First MAD has killed exactly 0 people, if it had you would not be here to talk about it by definition, second if any policy has killed 100 BILLION people I wonder where you found them (sure it's not ants?) and third the US is the originator of the idea, being the one who came up with WMD in the first place and are the only country which actually has used them in anger: Hiroshima? Nagasaki?
> The French culture glorifies laziness, hedonism, > sexism, apathy and pseudo-intellectual fads.
Really? I thought the Greek were supposed to be lazy, the Italian hedonists, the Arabs of all description sexists, and the Spaniards somnolent.
For pseudo-intellectual fads you can't beat the Americans: tree hugging Californians? new age aromatherapy? anybody?
> Our culture elects fair and just leaders.
> Neither our culture nor our government are
> perfect, but they are a beacon of freedom and
> democracy even today.
Your very own Noam Chomsky writes that if every US president were to be judged against the criteria of the Nuremberg Trial (where the Nazis were judged in 1945) every single one of them would have been hanged. Freedom and democracy for yourself, who cares about everybody else! can you remember Chile? Indonesia? The US governement is a bunch of control freaks who don't give a damn about either their own people (they are selling off their liberties as we speak) or anybody outside the border of their own beloved country.

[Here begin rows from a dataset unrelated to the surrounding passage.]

File: src/rtl/wmaf_pkg.sv
package wmaf_pkg;

   localparam int SAMPLE_W        = 16;
   localparam int WINDOW_DEF      = 64;
   localparam int MIN_HISTORY_DEF = 6;

   // request action codes
   localparam logic ACT_FILTER = 1'b0;
   localparam logic ACT_CLEAR  = 1'b1;

   typedef enum logic [2:0] {
      ST_IDLE,
      ST_SCAN,
      ST_PUSH,
      ST_LOAD,
      ST_DIVIDE,
      ST_OUT
   } state_type;

   // history control from the sequencer
   typedef struct packed {
      logic clear;
      logic push;
   } hist_ctl_type;

endpackage

File: src/rtl/wmaf_hist.sv
module wmaf_hist
   import wmaf_pkg::*;
#(
   parameter int MIN_HISTORY = MIN_HISTORY_DEF,
   parameter int SUM_W       = SAMPLE_W + $clog2(MIN_HISTORY)
) (
   input  logic                       clock,
   input  logic                       reset,
   input  hist_ctl_type               ctl,
   input  logic                       ignore_same,
   input  logic signed [SAMPLE_W-1:0] min_value,
   output logic signed [SUM_W-1:0]    sum
);

   logic signed [SAMPLE_W-1:0] hist_ff [MIN_HISTORY];
   logic signed [SAMPLE_W-1:0] hist_in [MIN_HISTORY];
   logic signed [SUM_W-1:0]    sum_ff, sum_in;
   logic                       push_eff;

   // equal-to-newest minimum is dropped when ignore_same is set
   assign push_eff = ctl.push &&
                     !(ignore_same && (hist_ff[MIN_HISTORY-1] == min_value));

   always_comb begin
      for (int i = 0; i < MIN_HISTORY; i++) begin
         hist_in[i] = hist_ff[i];
      end
      sum_in = sum_ff;
      if (ctl.clear) begin
         for (int i = 0; i < MIN_HISTORY; i++) begin
            hist_in[i] = '0;
         end
         sum_in = '0;
      end else if (push_eff) begin
         for (int i = 0; i + 1 < MIN_HISTORY; i++) begin
            hist_in[i] = hist_ff[i+1];
         end
         hist_in[MIN_HISTORY-1] = min_value;
         // running sum: add newest, drop oldest
         sum_in = sum_ff + SUM_W'(min_value) - SUM_W'(hist_ff[0]);
      end
   end

   always_ff @(posedge clock) begin
      if (reset) begin
         for (int i = 0; i < MIN_HISTORY; i++) begin
            hist_ff[i] <= '0;
         end
         sum_ff <= '0;
      end else begin
         for (int i = 0; i < MIN_HISTORY; i++) begin
            hist_ff[i] <= hist_in[i];
         end
         sum_ff <= sum_in;
      end
   end

   assign sum = sum_ff;

endmodule

File: config.mk
export PLATFORM = sky130hd
export DESIGN_NAME = wmaf_hist
export DESIGN_NICKNAME = d
export VERILOG_FILES = /design/src/rtl/wmaf_pkg.sv /design/src/rtl/wmaf_hist.sv
export SDC_FILE = /design/constraint.sdc
export NUM_CORES = 1
export LEC_CHECK = 0
export ABC_AREA = 1
export BUFFER_PORTS_ARGS = -buffer_cell sky130_fd_sc_hd__buf_4
export CORE_MARGIN = 2
export CORE_UTILIZATION = 50
export CTS_BUF_LIST = sky130_fd_sc_hd__clkbuf_16
export DETAILED_ROUTE_END_ITERATION = 10
export PLACE_DENSITY = 0.77
export SETUP_SLACK_MARGIN = 0.1
export SLEW_MARGIN = 20
export SYNTH_ARGS = -nofsm -noshare
export SYNTH_HDL_FRONTEND = slang
export SYNTH_SLANG_ARGS = --single-unit
File: constraint.sdc
create_clock -name clock -period 5 [get_ports clock]
set_input_delay 0.25 -clock clock [delete_from_list [all_inputs] [get_ports clock]]
set_output_delay 0.25 -clock clock [all_outputs]
set_load 0.1 [all_outputs]
Word level (Yosys, flattened, before mapping)
Memory sizes are Yosys's and may differ from the RTL's.
Cells that the tools add are included.
{ "classes": {"n_addsub": 2, "n_eq_ne": 1, "n_mux": 11, "bitwise": 6, "reduce_logical": 4} }
{ "op_table": {"columns": ["operator", "n"], "rows": [
  ["2-to-1 mux 96 bit", 2],
  ["2-to-1 mux 16 bit", 6],
  ["adder 19 x 16 -> 19 bit", 1],
  ["subtractor 19 x 16 -> 19 bit", 1],
  ["== test 16 bit", 1],
  ["bitwise OR 1 bit", 6],
  ["2-to-1 mux 1 bit", 3],
  ["logical AND 1 bit", 2],
  ["OR reduction 2 bit", 1],
  ["logical NOT 1 bit", 1]
]} }
{ "totals": {"register_bits": 19, "ram_bits": 96, "inputBits": 21, "elab_cells": 26, "memories": 1} }
{ "mem_list": {"columns": ["name", "depth", "width", "rd", "rd_clocked_by_memory_dff", "wr", "line_no", "source"], "rows": [
  ["hist_ff", 6, 16, 6, 0, 6, "wmaf_hist.sv:15", "logic signed [SAMPLE_W-1:0] hist_ff [MIN_HISTORY];"]
]} }

Longest topological paths before layout
{ "depth": {"word_depth": 7, "depth_mapped": 16, "depth_no_buf": 16} }

Least setup slack after synthesis
OpenSTA, ideal clock, no wires.
{ "synth_path": {"path_kind": "flip-flop to flip-flop", "startpoint": "register sum_ff[1] (netlist: sum[1])", "endpoint": "register sum_ff[16] (netlist: sum[16])", "t_arrival_ns": 2.841, "setup_slack_ns": 2.047, "stages_incl_launch_ff": 15, "synth_period_minus_slack_ns": 2.953, "path_cell_list": "dfxtp_1 inv_1 fa_1 inv_1 fa_1 nand3_1 nand3_1 nand3_1 nand2_1 nand2_1 nand2_1 nand2_1 nand2_1 nor2_1 nor2_1"} }
{ "synth_via": {"elab_chain_len": 2} }
{ "synth_rtl": {"columns": ["item", "line_no", "source"], "rows": [
  ["from (decl)", "wmaf_hist.sv:17", "logic signed [SUM_W-1:0] sum_ff, sum_in;"],
  ["from (signal assigned)", "wmaf_hist.sv:54", "sum_ff <= sum_in;"],
  ["adder 19 x 16 -> 19 bit", "wmaf_hist.sv:40", "sum_in = sum_ff + SUM_W'(min_value) - SUM_W'(hist_ff[0]);"],
  ["subtractor 19 x 16 -> 19 bit", "wmaf_hist.sv:40", null]
]} }
No other way between the ends.
A chain may end at the register's enable or synchronous reset.

Final worst setup path
Ends and elaborated chain as after synthesis.

==> flow_summary.toml <==
[run_status]
status = "finished clean"

[sta]
fin_crit_ns = 2.53
clock.fmax_mhz = 395
drv_slew = 0
hold_viol_final = 0
rsz0062_at_grt = "false"
fin_crit_sh_pct = 50.6
tns_ns = 0
relSlewSlack_pct = 32.6
tightest_slew_ns = 1.01
clock_skew_ns = 0.0169
finalSetupViolations = 0

[synthesis]
yosysMostFrequentCell = "nand2_1"
synth-async-reset-ratio_pct = 0
ys_seq_area_share_pct = 35.4
syn-num-nets = 1089
synth_edf_count = 0
syn_area_mm2 = 0.00650
ys_types = 22
synth_area_leader_cell = "dfxtp_1"
yosys-top-cells-count = "304 x nand2_1, 235 x nor2_1, 182 x inv_1"
synth_top_cell_area_share_pct = 35.4
syn_area_per_cell_um2 = 6.31
yosysWarnings = 0
ys_ff_latch = 115
synth_area_leaders = "dfxtp_1 35%, nand2_1 18%, nor2_1 14%"
syn_inst = 1030
synth-main-ff-cell = "dfxtp_1"

[drt]
wl_per_cell_um = 10.6
wl_um = 13000
vias_per_cell = 4.50
first_pass_iters = 5
drt_iter0_markers = 394
routed-via-count = 5553
final_antenna_net_count = 0
drc = 0

[clocking]
cts_tree = "built"
cts_sinks = 115
cts_made_buffers = 17
cts_htree_levels = 4
clk_pin_slew_ns = 0.06
postCtsSetupRepairBufs = 0
cts_hold_buffers = 0
cts_root_buf = "clkbuf_16"
cts_buffer_depth = 2
clock_latency_ns = 0.42
ctsResizeCount = 0

[global_routing]
grt_pass1_vias = 5134
grtUsageTotal_pct = 19.8
grt_pass1_wl_um = 22600
antenna_found_initial = 0
overflow = 0
grt_max_degree = 191

[floorplan]
coreArea_mm2 = 0.0127
std_cell_rows = 41
ios = 40
die_area_mm2 = 0.0139
die_w_um = 118
start_util_pct = 51.3
die_h_um = 118

[critical_path]
crit_type = "register to register"
worst-r2r-setup-slack_ns = 2.47
r2r_end = "sum[16]"
startpoint_type = "register"
cp_common_cell = "nand2_1"
setup.worst_path.end = "sum[16]"
arrival_ns = 2.83
endpoint_kind = "register"
ff2ff_path_depth = 14
crit_path_max_incr_delay_ns = 0.52
worst_ep_required_time_ns = 5.30
cp_cell_sequence = "inv_1 -> fa_1 -> inv_1 -> fa_1 -> nand3_1 -> nand3_1 -> nand3_1 -> nand2_1 -> nand2_1 -> nand2_1 -> nand2_1 -> nand2_1 -> nor2_1 -> nor2_1"
startpoint = "sum[1]"
r2r_start = "sum[1]"
path_max_fanout = 3
slowest_stage = "fa_1"

[layout]
drive_above_1_share_pct = 6.60
final_nets = 1108
multiInputGateArea_mm2 = 0.00330
final_area_mm2 = 0.00741
postLayoutCoreUtil_pct = 58.5
nFillCells = 1254
diodes = 0
syn2layout_area_growth_pct = 14.0
seqCellArea_mm2 = 0.00230

[placed_design]
placed_area_mm2 = 0.00681
dpl.hpwl_um = 8730
gp_congestion = 0.951
port_buffers = 39

[run]
max-cap-violations = 0

[pwr]
power.density_mw_per_mm2 = 388
max-vdd-ir-drop_mv = 0.210
p_leak_uw = 0.00379

[worst_hold_path]
min_path_type = "primary input to register"
[per-layer routing]
metal / GRT usage (%) / share of wire (%)
met1: 25.9 / 49
met2: 31.0 / 45
met3: 5.96 / 3.7
met4: 7.30 / 2.0
met5: 0 / 0
[critical path: cells and delay by family (launching register included)]
kind                       cells  cell delay, ns
buffers and inverters          2            0.16
adders and majority gates      2            1.02
DFF                            1            0.33
and+or+nand+nor               10            0.88
[layout by cell type (no fill, tap or decap)]
| master | netlist | layout |
|---|---|---|
| nor2_4 | 0 | 1 |
| nand4_1 | 1 | 1 |
| a21boi_0 | 1 | 1 |
| inv_1 | 182 | 184 |
| o21ai_1 | 3 | 3 |
| fa_1 | 18 | 18 |
| buf_4 | 5 | 41 |
| xor2_1 | 10 | 10 |
| o21ai_0 | 9 | 9 |
| nor3_1 | 4 | 4 |
| a21oi_1 | 36 | 36 |
| nand2_8 | 0 | 1 |
| nand3_1 | 41 | 41 |
| clkinv_2 | 0 | 2 |
| clkinv_1 | 0 | 3 |
| xnor2_1 | 8 | 8 |
| bufinv_16 | 0 | 4 |
| nand2_1 | 304 | 304 |
| dfxtp_1 | 115 | 115 |
| clkinvlp_4 | 0 | 3 |
| nor2_1 | 235 | 234 |
| clkbuf_16 | 0 | 17 |
| ha_1 | 20 | 20 |
| inv_2 | 1 | 1 |
[area by class of cell]
class | count | area share (%)
clock buffer | 17 | 5.74
clock inverter | 14 | 2.31
inverter | 183 | 9.27
multi-input combinational | 691 | 44.5
sequential | 115 | 31.1
tap | 172 | 2.91
timing repair buffer | 41 | 4.16
[state kept, by name, indices dropped and copies added (netlist names)]
register / cells
sum: 19
hist_ff: 96
[worst min path at each step]
stage	to	start	slack [ns]	depth (start not counted)
CTS	hist_ff[0][85]	min_value[5]	0.06	3
global placement	hist_ff[0][18]	hist_ff[0][34]	0.46	2
global route	hist_ff[0][85]	min_value[5]	0.08	3
detailed placement	hist_ff[0][18]	hist_ff[0][34]	0.47	2
floorplan	hist_ff[0][80]	min_value[0]	0.38	2
finish	hist_ff[0][85]	min_value[5]	0.07	3
[metrics by stage]
step	setup WS (ns)	total power, uW	std cells	hold WS, ns
6_report	2.47	2870	1233	0.0709
5_1_grt	2.17	3040	1233	0.0833
4_1_cts	2.50	2890	1233	0.0615
3_5_place_dp	2.46	1650	1202	0.467
3_3_place_gp	2.45	1640	1202	0.461
2_1_floorplan	2.05	1520	1030	0.385
[where the power goes]
part           internal, uW  switching, uW
Combinational           222            434
Clock                   817            420
Sequential              957           24.1
[kinds of logic after synthesis]
family                     share of synthesized area, %
and+or+nand+nor                                    34.9
buffers and inverters                              14.1
DFF                                                35.4
AOI/OAI and AO/OA                                  3.81
adders and majority gates                          9.39
xor gates and xnor gates                           2.43
Note: power is estimated with default switching activity, not from simulation.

In case you don't know, most of the world except possibly a minority of Israeli don't think much of the US, at the moment.
> A pity, they make such nice pastries.
Most French pastries are actually Austrian (at least the croissant).
This last bit proves beyond a single doubt that you don't know what you are talking about.
Good day to you.
My brother ( confirmed Physics / Music geek ) sent me this: This is a subject which I am very familiar with, having procured a couple of pounds of sodium from the lab in Argonne IL. As some of the discussions point out, the main thing that happens when you throw sodium into water is that it skips around on the surface, spewing out little fireballs. I decided to overcome this in two ways. The first, which you may have witnessed when we were in high school, was to put a small nugget of sodium into a puddle and then step on it, forcing it to mingle with the water, whereupon it would explode with a bang, spraying blobs of burning molten sodium everywhere (which luckily tended to go away from you as your foot was between you and the sodium).
I took this further and further until I was going out with my heavy old style hiking boots (as the blast was hurting the soles of my feet) and then holding my leg out in front of me and gingerly lowering my foot onto the sodium, in preparation for the blast, which would blow my foot upwards. Then in Argonne I developed the sodium cannon(tm), where I stuck a blob of sodium onto the bottom of a c-cell battery, and dropped that into a steel tube which had water in the bottom. The stupid thing is, I wasn't thinking about building a cannon, I just wanted the battery to force the sodium to mingle with the water and create a bang. What happened is that the sodium went off with a bang and launched the battery into low earth orbit! I swear the battery was up in the air for something like 8 to 10 seconds before it came down again, looking all weird and shrunken from being imploded by the pressure inside the tube as it was launched. Buwahaha!!!